I am nearing the end of this chapter of my life (university) and I am so afraid(shaking in my bed at 2am researching what its like to be in Abuja law school afraid). But I realise now that what I am most afraid of is the uncertainty of life in general. I remember coming to the UK for the first time to start my A levels and feeling quite certain this was the beginning of the best years of my life (I was silly at 15). I thought I would get amazing grades (I didn’t) and that I would go to the university I wanted to go to (way off- I ended up in a university I never even contemplated). I also thought by now I would be a well-adjusted adult with a clear idea where her life is going (I am getting to the well adjusted and well once in a while I have thoughts in my head of what I could be). These ideas change quite frequently though.
I legitimately thought my life was going to go like I thought (man was I wrong the universe must have been laughing at me). These past 5 years have been amazing don’t get me wrong but not in the way I thought it would be and that may not be such a bad thing. While I can semi laugh about them now and see the moral of the story, they were not very fun reality checks at all. What I love about these past 5 years is that I got to connect with myself in ways I never thought were possible. I also found out who Chidinma was, made some amazing friends along the way and started to see myself the way God sees me.
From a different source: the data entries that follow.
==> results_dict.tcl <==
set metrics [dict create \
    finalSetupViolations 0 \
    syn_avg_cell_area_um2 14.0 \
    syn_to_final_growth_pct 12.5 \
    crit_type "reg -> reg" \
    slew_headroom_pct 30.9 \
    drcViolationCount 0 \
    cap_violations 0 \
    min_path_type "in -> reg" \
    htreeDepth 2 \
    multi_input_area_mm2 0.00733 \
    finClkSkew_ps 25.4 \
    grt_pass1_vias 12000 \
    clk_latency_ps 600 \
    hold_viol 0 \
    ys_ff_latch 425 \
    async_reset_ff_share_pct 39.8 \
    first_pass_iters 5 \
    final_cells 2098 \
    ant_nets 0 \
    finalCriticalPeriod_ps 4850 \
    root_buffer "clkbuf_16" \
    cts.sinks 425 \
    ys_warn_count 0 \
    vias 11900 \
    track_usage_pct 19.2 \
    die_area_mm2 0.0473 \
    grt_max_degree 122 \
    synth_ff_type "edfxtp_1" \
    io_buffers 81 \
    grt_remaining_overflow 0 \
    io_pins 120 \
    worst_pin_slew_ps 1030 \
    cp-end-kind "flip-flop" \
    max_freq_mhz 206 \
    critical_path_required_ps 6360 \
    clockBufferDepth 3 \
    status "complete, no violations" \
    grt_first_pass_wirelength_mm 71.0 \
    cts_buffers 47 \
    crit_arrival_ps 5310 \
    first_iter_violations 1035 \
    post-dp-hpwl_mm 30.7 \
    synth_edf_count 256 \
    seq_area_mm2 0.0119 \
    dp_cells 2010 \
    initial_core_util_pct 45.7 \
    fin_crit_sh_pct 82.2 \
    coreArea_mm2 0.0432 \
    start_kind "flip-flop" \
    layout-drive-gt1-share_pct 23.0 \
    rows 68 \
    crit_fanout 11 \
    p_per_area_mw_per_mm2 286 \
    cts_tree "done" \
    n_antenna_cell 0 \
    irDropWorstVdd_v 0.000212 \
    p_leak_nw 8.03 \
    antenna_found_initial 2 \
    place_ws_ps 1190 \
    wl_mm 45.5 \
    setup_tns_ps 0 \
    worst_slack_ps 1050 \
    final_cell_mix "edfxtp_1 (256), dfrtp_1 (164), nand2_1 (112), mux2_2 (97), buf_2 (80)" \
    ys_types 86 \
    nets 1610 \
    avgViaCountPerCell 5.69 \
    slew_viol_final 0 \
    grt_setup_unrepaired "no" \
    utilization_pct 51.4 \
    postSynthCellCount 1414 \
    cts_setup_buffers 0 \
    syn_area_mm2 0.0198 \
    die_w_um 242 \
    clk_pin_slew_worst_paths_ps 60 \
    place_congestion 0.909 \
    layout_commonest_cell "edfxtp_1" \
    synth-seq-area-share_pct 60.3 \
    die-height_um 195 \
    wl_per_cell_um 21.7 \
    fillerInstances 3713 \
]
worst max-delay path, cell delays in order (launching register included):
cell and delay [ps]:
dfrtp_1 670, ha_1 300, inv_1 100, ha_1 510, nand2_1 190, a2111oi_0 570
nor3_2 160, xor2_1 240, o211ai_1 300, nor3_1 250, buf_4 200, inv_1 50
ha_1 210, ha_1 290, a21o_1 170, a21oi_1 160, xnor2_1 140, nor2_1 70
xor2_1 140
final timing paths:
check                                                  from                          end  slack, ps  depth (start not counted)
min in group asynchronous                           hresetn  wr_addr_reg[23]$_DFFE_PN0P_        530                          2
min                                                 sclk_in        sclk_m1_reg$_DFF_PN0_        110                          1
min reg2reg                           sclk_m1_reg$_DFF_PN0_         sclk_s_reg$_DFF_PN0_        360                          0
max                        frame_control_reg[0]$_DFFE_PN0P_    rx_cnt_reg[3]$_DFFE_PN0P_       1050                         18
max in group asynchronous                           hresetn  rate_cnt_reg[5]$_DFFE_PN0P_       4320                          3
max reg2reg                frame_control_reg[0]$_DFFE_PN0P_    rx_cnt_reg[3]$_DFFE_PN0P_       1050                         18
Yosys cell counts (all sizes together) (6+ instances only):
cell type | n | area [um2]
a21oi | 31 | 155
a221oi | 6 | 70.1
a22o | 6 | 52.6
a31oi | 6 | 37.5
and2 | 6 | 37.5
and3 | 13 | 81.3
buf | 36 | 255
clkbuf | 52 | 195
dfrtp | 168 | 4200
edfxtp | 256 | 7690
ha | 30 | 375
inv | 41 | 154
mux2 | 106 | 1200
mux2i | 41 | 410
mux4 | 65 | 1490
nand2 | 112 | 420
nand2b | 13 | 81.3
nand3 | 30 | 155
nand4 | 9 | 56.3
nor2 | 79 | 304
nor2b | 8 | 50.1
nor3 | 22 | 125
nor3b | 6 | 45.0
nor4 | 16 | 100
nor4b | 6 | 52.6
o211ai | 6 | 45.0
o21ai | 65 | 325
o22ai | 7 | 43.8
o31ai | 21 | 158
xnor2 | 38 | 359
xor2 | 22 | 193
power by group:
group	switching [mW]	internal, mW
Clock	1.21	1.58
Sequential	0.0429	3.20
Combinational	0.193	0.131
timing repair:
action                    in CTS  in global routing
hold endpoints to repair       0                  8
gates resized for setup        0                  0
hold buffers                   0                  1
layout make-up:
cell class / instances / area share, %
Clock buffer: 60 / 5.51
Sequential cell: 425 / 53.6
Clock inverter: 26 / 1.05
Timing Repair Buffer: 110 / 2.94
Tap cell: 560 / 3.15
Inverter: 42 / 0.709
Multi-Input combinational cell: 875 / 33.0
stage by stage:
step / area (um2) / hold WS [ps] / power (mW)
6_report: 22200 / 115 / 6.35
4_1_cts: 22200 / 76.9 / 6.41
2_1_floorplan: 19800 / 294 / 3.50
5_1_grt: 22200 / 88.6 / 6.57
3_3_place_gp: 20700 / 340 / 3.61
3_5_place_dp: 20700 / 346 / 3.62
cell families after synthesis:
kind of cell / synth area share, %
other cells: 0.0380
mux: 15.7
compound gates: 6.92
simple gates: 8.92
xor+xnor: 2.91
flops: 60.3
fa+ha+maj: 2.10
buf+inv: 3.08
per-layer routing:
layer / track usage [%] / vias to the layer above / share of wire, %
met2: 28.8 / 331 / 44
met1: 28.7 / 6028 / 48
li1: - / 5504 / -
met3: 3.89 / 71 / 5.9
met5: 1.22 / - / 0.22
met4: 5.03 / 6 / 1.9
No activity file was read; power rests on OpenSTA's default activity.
<file path="src/radio_status_regs_defs.vh">
`ifndef RADIO_STATUS_REGS_DEFS_VH
`define RADIO_STATUS_REGS_DEFS_VH

// Register offsets
`define ADDR_DIE_REVISION      16'hDF60
`define ADDR_PART_IDENTITY     16'hDF61
`define ADDR_RADIO_STATUS      16'hDF62
`define ADDR_IRQ_SOURCE_SEL    16'hDF64
`define ADDR_RADIO_POWER_CTL   16'hDF17
`define ADDR_RX_THRESHOLD      16'hDF4F
`define ADDR_IRQ_STATUS        16'hDF70
`define ADDR_IRQ_MASK          16'hDF71

// Identity values (arbitrary)
`define DIE_REVISION_VAL       8'h5A
`define PART_IDENTITY_VAL      8'hA5

// Field positions
`define ST_TX_ACTIVE           4
`define ST_RX_AVAIL            3
`define ST_RX_THR              2
`define ST_FRAME_DELIM         1
`define ST_CHAN_CLEAR          0
`define PWR_PD_BIT             4
`define PWR_DLY_MSB            3
`define PWR_DLY_LSB            0
`define PWR_DPD_BIT            5
`define IRQ_ACK_BIT            0
`define IRQ_REG_READY_BIT      1

// Reset values
`define RST_RX_THRESHOLD       7'h40
`define RST_POWER_CTL_DLY      4'hF
`define RST_ZERO8              8'h00

// Each delay step is this many clocks
`define DLY_STEP_CYCLES        8'h40

`endif
</file>
<file path="src/radio_status_and_regulator_ctl.v">
`timescale 1ns/1ps
`include "radio_status_regs_defs.vh"
module radio_status_and_regulator_ctl #(
   parameter CNT_W = 7,
   parameter DLY_W = 4
) (
   // Clock and reset
   input  wire             clk,
   input  wire             srst,
   // Register port
   input  wire [15:0]      addr,
   input  wire [7:0]       wdata,
   input  wire             wr,
   input  wire             rd,
   output reg  [7:0]       rdata,
   // Radio status inputs (async to clk)
   input  wire             tx_active_in,
   input  wire [CNT_W:0]   rx_fifo_count,
   input  wire             filter_enable,
   input  wire             frame_filter_pass,
   input  wire             frame_complete,
   input  wire             frame_delim_in,
   input  wire             channel_clear_in,
   input  wire             ack_frame_event,
   // Power mode inputs
   input  wire             power_mode_two,
   input  wire             power_mode_three,
   // Regulator controls
   output wire             analog_reg_enable,
   output wire             digital_reg_enable,
   // Interrupt
   output wire             irq
);

////////////////////////////////////////////////////////////////////////////
// Input synchronisers: two flops before any logic
localparam NSYNC = 9;
wire [NSYNC-1:0] async_in = {tx_active_in, filter_enable, frame_filter_pass,
   frame_complete, frame_delim_in, channel_clear_in, ack_frame_event,
   power_mode_two, power_mode_three};
wire [NSYNC-1:0] sync2_q;
wire [CNT_W:0]   cnt2_q;

// Every pin level crosses here; nothing reads the first stage
two_flop_sync #(
   .W (NSYNC)
) u_pin_sync (
   .clk  (clk),
   .srst (srst),
   .d    (async_in),
   .q    (sync2_q)
);

// Fifo count from the radio side takes the same two stages
two_flop_sync #(
   .W (CNT_W+1)
) u_cnt_sync (
   .clk  (clk),
   .srst (srst),
   .d    (rx_fifo_count),
   .q    (cnt2_q)
);

// Count crosses as a bus; a one-cycle tear is tolerated as status only
wire tx_active_s  = sync2_q[8];
wire filt_en_s    = sync2_q[7];
wire filt_pass_s  = sync2_q[6];
wire frame_done_s = sync2_q[5];
wire delim_s      = sync2_q[4];
wire cca_s        = sync2_q[3];
wire ack_ev_s     = sync2_q[2];
wire pm2_s        = sync2_q[1];
wire pm3_s        = sync2_q[0];

wire ack_ev_rise;

// A held-high event counts once, on its first synchronised cycle
rise_detect u_ack_rise (
   .clk   (clk),
   .srst  (srst),
   .level (ack_ev_s),
   .rise  (ack_ev_rise)
);

////////////////////////////////////////////////////////////////////////////
// Software registers
reg [6:0]       rx_thr_q;
reg             ack_irq_en_q;
reg             pd_q;
reg [DLY_W-1:0] dly_sel_q;
reg [1:0]       irq_mask_q;

wire wr_pwr  = wr && (addr == `ADDR_RADIO_POWER_CTL);
wire wr_thr  = wr && (addr == `ADDR_RX_THRESHOLD);
wire wr_src  = wr && (addr == `ADDR_IRQ_SOURCE_SEL);
wire wr_stat = wr && (addr == `ADDR_IRQ_STATUS);
wire wr_mask = wr && (addr == `ADDR_IRQ_MASK);

////////////////////////////////////////////////////////////////////////////
// Threshold flag, held off by filtering, also set on full frame
reg  frame_ok_q;
wire above_thr = (cnt2_q > {1'b0, rx_thr_q});
wire rx_avail  = (cnt2_q != {(CNT_W+1){1'b0}});

always @(posedge clk) begin
   if (srst) begin
      frame_ok_q <= 1'b0;
   end else if (!rx_avail) begin
      frame_ok_q <= 1'b0;
   end else if (filt_pass_s || frame_done_s) begin
      frame_ok_q <= 1'b1;
   end
end

// Filtering on: count only counts once the frame passed or completed
wire thr_gate    = !filt_en_s || frame_ok_q;
wire thr_by_cnt  = above_thr && thr_gate;
// A complete frame raises the flag at any nonzero count
wire thr_by_done = frame_done_s && rx_avail;
wire rx_thr_flag = thr_by_cnt || thr_by_done;

////////////////////////////////////////////////////////////////////////////
// Regulator power-on delay
localparam PS_OFF  = 2'b00;
localparam PS_WAIT = 2'b01;
localparam PS_ON   = 2'b10;

reg [1:0]             ps_q;
reg [DLY_W+7:0]       dly_cnt_q;
reg                   dly_pd_q;
reg                   reg_ready_ev;
wire [DLY_W+7:0]      dly_load = ({{8{1'b0}}, dly_sel_q} + 1'b1)
   * {{DLY_W{1'b0}}, `DLY_STEP_CYCLES};

always @(posedge clk) begin
   if (srst) begin
      ps_q         <= PS_OFF;
      dly_cnt_q    <= {(DLY_W+8){1'b0}};
      dly_pd_q     <= 1'b1;
      reg_ready_ev <= 1'b0;
   end else begin
      reg_ready_ev <= 1'b0;
      case (ps_q)
         PS_OFF: begin
            dly_pd_q <= 1'b1;
            if (!pd_q) begin
               ps_q      <= PS_WAIT;
               dly_cnt_q <= dly_load;
            end
         end
         PS_WAIT: begin
            if (pd_q) begin
               ps_q <= PS_OFF;
            end else if (dly_cnt_q == {{(DLY_W+7){1'b0}}, 1'b1}) begin
               ps_q         <= PS_ON;
               dly_pd_q     <= 1'b0;
               reg_ready_ev <= 1'b1;
            end else begin
               dly_cnt_q <= dly_cnt_q - 1'b1;
            end
         end
         PS_ON: begin
            if (pd_q) begin
               ps_q     <= PS_OFF;
               dly_pd_q <= 1'b1;
            end
         end
         default: ps_q <= PS_OFF;
      endcase
   end
end

assign analog_reg_enable  = ~pd_q & ~dly_pd_q;
// Only the enable drops; register state lives on flops
assign digital_reg_enable = ~(pm2_s | pm3_s);

////////////////////////////////////////////////////////////////////////////
// Register writes and sticky interrupt flags
wire [1:0] irq_set = {reg_ready_ev, ack_ev_rise & ack_irq_en_q};

always @(posedge clk) begin
   if (srst) begin
      rx_thr_q     <= `RST_RX_THRESHOLD;
      ack_irq_en_q <= 1'b0;
      pd_q         <= 1'b1;
      dly_sel_q    <= `RST_POWER_CTL_DLY;
      irq_mask_q   <= 2'b00;
   end else begin
      if (wr_thr)
         rx_thr_q <= wdata[6:0];
      if (wr_src)
         ack_irq_en_q <= wdata[`IRQ_ACK_BIT];
      if (wr_pwr) begin
         pd_q      <= wdata[`PWR_PD_BIT];
         dly_sel_q <= wdata[`PWR_DLY_MSB:`PWR_DLY_LSB];
      end
      if (wr_mask)
         irq_mask_q <= wdata[1:0];
   end
end

localparam NFLAG = 2;

wire [NFLAG-1:0] irq_stat;
wire [NFLAG-1:0] irq_clr = wr_stat ? wdata[1:0] : 2'b00;

// One sticky flag per event source
genvar gi;
generate
   for (gi = 0; gi < NFLAG; gi = gi + 1) begin : g_irq_flag
      sticky_w1c_flag u_flag (
         .clk  (clk),
         .srst (srst),
         .set  (irq_set[gi]),
         .clr  (irq_clr[gi]),
         .flag (irq_stat[gi])
      );
   end
endgenerate

assign irq = |(irq_stat & irq_mask_q);

////////////////////////////////////////////////////////////////////////////
// Read path, data one cycle after the strobe
wire [7:0] status_byte = {3'b000, tx_active_s, rx_avail,
   rx_thr_flag, delim_s, cca_s};

reg [7:0] rd_mux;

// Unmapped addresses read zero rather than a neighbour's value
always @* begin
   rd_mux = `RST_ZERO8;
   case (addr)
      `ADDR_DIE_REVISION:    rd_mux = `DIE_REVISION_VAL;
      `ADDR_PART_IDENTITY:   rd_mux = `PART_IDENTITY_VAL;
      `ADDR_RADIO_STATUS:    rd_mux = status_byte;
      `ADDR_IRQ_SOURCE_SEL:  rd_mux = {7'h00, ack_irq_en_q};
      `ADDR_RADIO_POWER_CTL: rd_mux = {2'b00, dly_pd_q, pd_q,
                                       dly_sel_q};
      `ADDR_RX_THRESHOLD:    rd_mux = {1'b0, rx_thr_q};
      `ADDR_IRQ_STATUS:      rd_mux = {6'h00, irq_stat};
      `ADDR_IRQ_MASK:        rd_mux = {6'h00, irq_mask_q};
      default:               rd_mux = `RST_ZERO8;
   endcase
end

// Idle cycles read zero so a stale answer never lingers
always @(posedge clk) begin
   if (srst) begin
      rdata <= `RST_ZERO8;
   end else if (rd) begin
      rdata <= rd_mux;
   end else begin
      rdata <= `RST_ZERO8;
   end
end

endmodule // radio_status_and_regulator_ctl

////////////////////////////////////////////////////////////////////////////
// Two-flop synchroniser; only the second stage is visible outside
module two_flop_sync #(
   parameter W = 1
) (
   // Clock and reset
   input  wire         clk,
   input  wire         srst,
   // Data
   input  wire [W-1:0] d,
   output wire [W-1:0] q
);

reg [W-1:0] meta_q;
reg [W-1:0] stable_q;

// Both stages clear on reset, matching the idle low level of the pins
always @(posedge clk) begin
   if (srst) begin
      meta_q   <= {W{1'b0}};
      stable_q <= {W{1'b0}};
   end else begin
      meta_q   <= d;
      stable_q <= meta_q;
   end
end

assign q = stable_q;

endmodule // two_flop_sync

////////////////////////////////////////////////////////////////////////////
// Sticky event flag, cleared by writing a one
module sticky_w1c_flag (
   // Clock and reset
   input  wire clk,
   input  wire srst,
   // Event and clear
   input  wire set,
   input  wire clr,
   // Flag
   output wire flag
);

reg flag_q;
reg flag_d;

// Set beats a simultaneous write-one clear, so no event is lost
always @* begin
   flag_d = flag_q;
   if (clr) begin
      flag_d = 1'b0;
   end
   if (set) begin
      flag_d = 1'b1;
   end
end

always @(posedge clk) begin
   if (srst) begin
      flag_q <= 1'b0;
   end else begin
      flag_q <= flag_d;
   end
end

assign flag = flag_q;

endmodule // sticky_w1c_flag

////////////////////////////////////////////////////////////////////////////
// Rising-edge detector; history resets to the idle low level
module rise_detect (
   // Clock and reset
   input  wire clk,
   input  wire srst,
   // Level in, one-cycle pulse out
   input  wire level,
   output wire rise
);

reg level_q;

// A level already high at reset release gives a pulse at once, as history starts low
always @(posedge clk) begin
   if (srst) begin
      level_q <= 1'b0;
   end else begin
      level_q <= level;
   end
end

assign rise = level & ~level_q;

endmodule // rise_detect

</file>
## config.mk

```make
export PLATFORM = sky130hd
export DESIGN_NAME = ppc_power_path
export DESIGN_NICKNAME = d
export VERILOG_FILES = /design/src/ppc_pkg.sv /design/src/ppc_power_path.sv
export SDC_FILE = /design/constraint.sdc
export NUM_CORES = 1
export LEC_CHECK = 0
export ABC_AREA = 1
export BUFFER_PORTS_ARGS = -buffer_cell sky130_fd_sc_hd__buf_4
export CORE_MARGIN = 5
export CORE_UTILIZATION = 45
export DETAILED_ROUTE_END_ITERATION = 10
export HOLD_SLACK_MARGIN = 0.15
export PLACE_DENSITY = 0.72
export SYNTH_ARGS = -nofsm -noshare
export SYNTH_HDL_FRONTEND = slang
export SYNTH_SLANG_ARGS = --single-unit
export TNS_END_PERCENT = 50
```

## constraint.sdc

```tcl
create_clock -name clk -period 2.78 [get_ports clk]
set_clock_uncertainty 0.2 [all_clocks]
set_input_delay 0.139 -clock clk [delete_from_list [all_inputs] [get_ports clk]]
set_output_delay 0.139 -clock clk [all_outputs]
set_load 0.02 [all_outputs]
```
### src/alu_group_pkg.sv
// Constants, types and register map of the subtract, swap, skip, table and XOR unit
package alu_group_pkg;

  // Register byte offsets on the Avalon-MM slave
  localparam logic [7:0] REG_COMMAND = 8'h00;
  localparam logic [7:0] REG_ACCUM = 8'h04;
  localparam logic [7:0] REG_FLAGS = 8'h08;
  localparam logic [7:0] REG_TBL_LOW = 8'h0c;
  localparam logic [7:0] REG_TBL_HIGH = 8'h10;
  localparam logic [7:0] REG_TBL_LATCH = 8'h14;
  localparam logic [7:0] REG_CONTROL = 8'h18;
  localparam logic [7:0] REG_EXEC_STATUS = 8'h1c;
  localparam logic [7:0] REG_MEM_PTR = 8'h20;
  localparam logic [7:0] REG_MEM_DATA = 8'h24;

  // Widths
  localparam int BUS_ADDR_W = 8;
  localparam int MEM_ADDR_W = 7;
  localparam int MEM_DEPTH = 128;
  localparam int ROM_ADDR_W = 12;
  localparam int ROM_PAGE_W = 4;
  localparam int ROM_DATA_W = 16;

  // Command register fields
  localparam int CMD_OP_LSB = 0;
  localparam int CMD_BIT_LSB = 4;
  localparam int CMD_ADDR_LSB = 8;
  localparam int CMD_IMM_LSB = 16;

  // Control and execution status bit positions
  localparam int CTRL_HIGH_PTR_BIT = 0;
  localparam int EXEC_BUSY_BIT = 0;
  localparam int EXEC_SKIPPED_BIT = 1;

  // Reset values
  localparam logic [7:0] ACC_RESET = 8'h00;
  localparam logic [7:0] TBL_RESET = 8'h00;
  localparam logic [5:0] FLAGS_RESET = 6'h00;
  localparam logic HIGH_PTR_RESET = 1'b1;

  // Page that the final-page table fetch reads
  localparam logic [ROM_PAGE_W-1:0] LAST_PAGE = 4'hf;

  typedef enum logic [3:0] {
    OP_SUB_ACC = 4'h0,
    OP_MINUS_MEM = 4'h1,
    OP_SUB_IMM = 4'h2,
    OP_NIBBLE_SWAP = 4'h3,
    OP_NIBBLE_EXCHANGE_ACC = 4'h4,
    OP_SKIP_NULL = 4'h5,
    OP_COPY_SKIP_NULL = 4'h6,
    OP_BIT_SKIP = 4'h7,
    OP_TABLE_PAGED = 4'h8,
    OP_TABLE_FINAL = 4'h9,
    OP_XOR_ACC = 4'ha,
    OP_XOR_MEM = 4'hb,
    OP_XOR_IMM = 4'hc
  } op_t;

  typedef enum logic [3:0] {
    ST_IDLE = 4'b0001,
    ST_EXEC = 4'b0010,
    ST_DUMMY = 4'b0100,
    ST_ROM = 4'b1000
  } fsm_t;

  typedef struct packed {
    logic watchdogExpiredFlag;
    logic powerdownFlag;
    logic signedWrapFlag;
    logic nullResultFlag;
    logic auxiliaryCarryFlag;
    logic borrowOutFlag;
  } flags_t;

  typedef struct packed {
    logic [7:0] imm;
    logic [MEM_ADDR_W-1:0] addr;
    logic [2:0] bitSel;
    op_t op;
  } cmd_t;

  typedef struct packed {
    logic [ROM_ADDR_W-1:0] addr;
    logic rd;
  } rom_req_t;

endpackage : alu_group_pkg
**config.mk**
```make
export PLATFORM = sky130hd
export DESIGN_NAME = bms_top
export DESIGN_NICKNAME = d
export VERILOG_FILES = /design/src/bms_pkg.sv /design/src/bms_top.sv
export SDC_FILE = /design/constraint.sdc
export NUM_CORES = 2
export LEC_CHECK = 0
export BUFFER_PORTS_ARGS = -buffer_cell sky130_fd_sc_hd__buf_2
export CAP_MARGIN = 30
export CORE_MARGIN = 4
export CORE_UTILIZATION = 25
export DETAILED_ROUTE_END_ITERATION = 7
export PLACE_DENSITY = 0.51
export SYNTH_ARGS = -nofsm -noshare
export SYNTH_HDL_FRONTEND = slang
export SYNTH_SLANG_ARGS = --single-unit
```
**constraint.sdc**
```tcl
create_clock -name aclk -period 11.9 [get_ports aclk]
set_input_delay 2.38 -clock aclk [delete_from_list [all_inputs] [get_ports aclk]]
set_output_delay 2.38 -clock aclk [all_outputs]
set_load 0.1 [all_outputs]
```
I have stumbled more times than I have stood and made some questionable decisions (mostly in the boy department). I have reached the lowest of lows (personally) and somehow managed to get myself back up again. I guess what I am trying to say is that if I could stumble so much when I thought the road was straight and clear then imagine what damage I could do when I can’t see whats ahead. I am so scared and also so excited at what the future holds for me. What I am trying to say by this nicely worded long rant is that if anyone is feeling like this, it’s okay to be scared and to feel completely clueless. Sometimes when your stumbling you stumble across who you really are.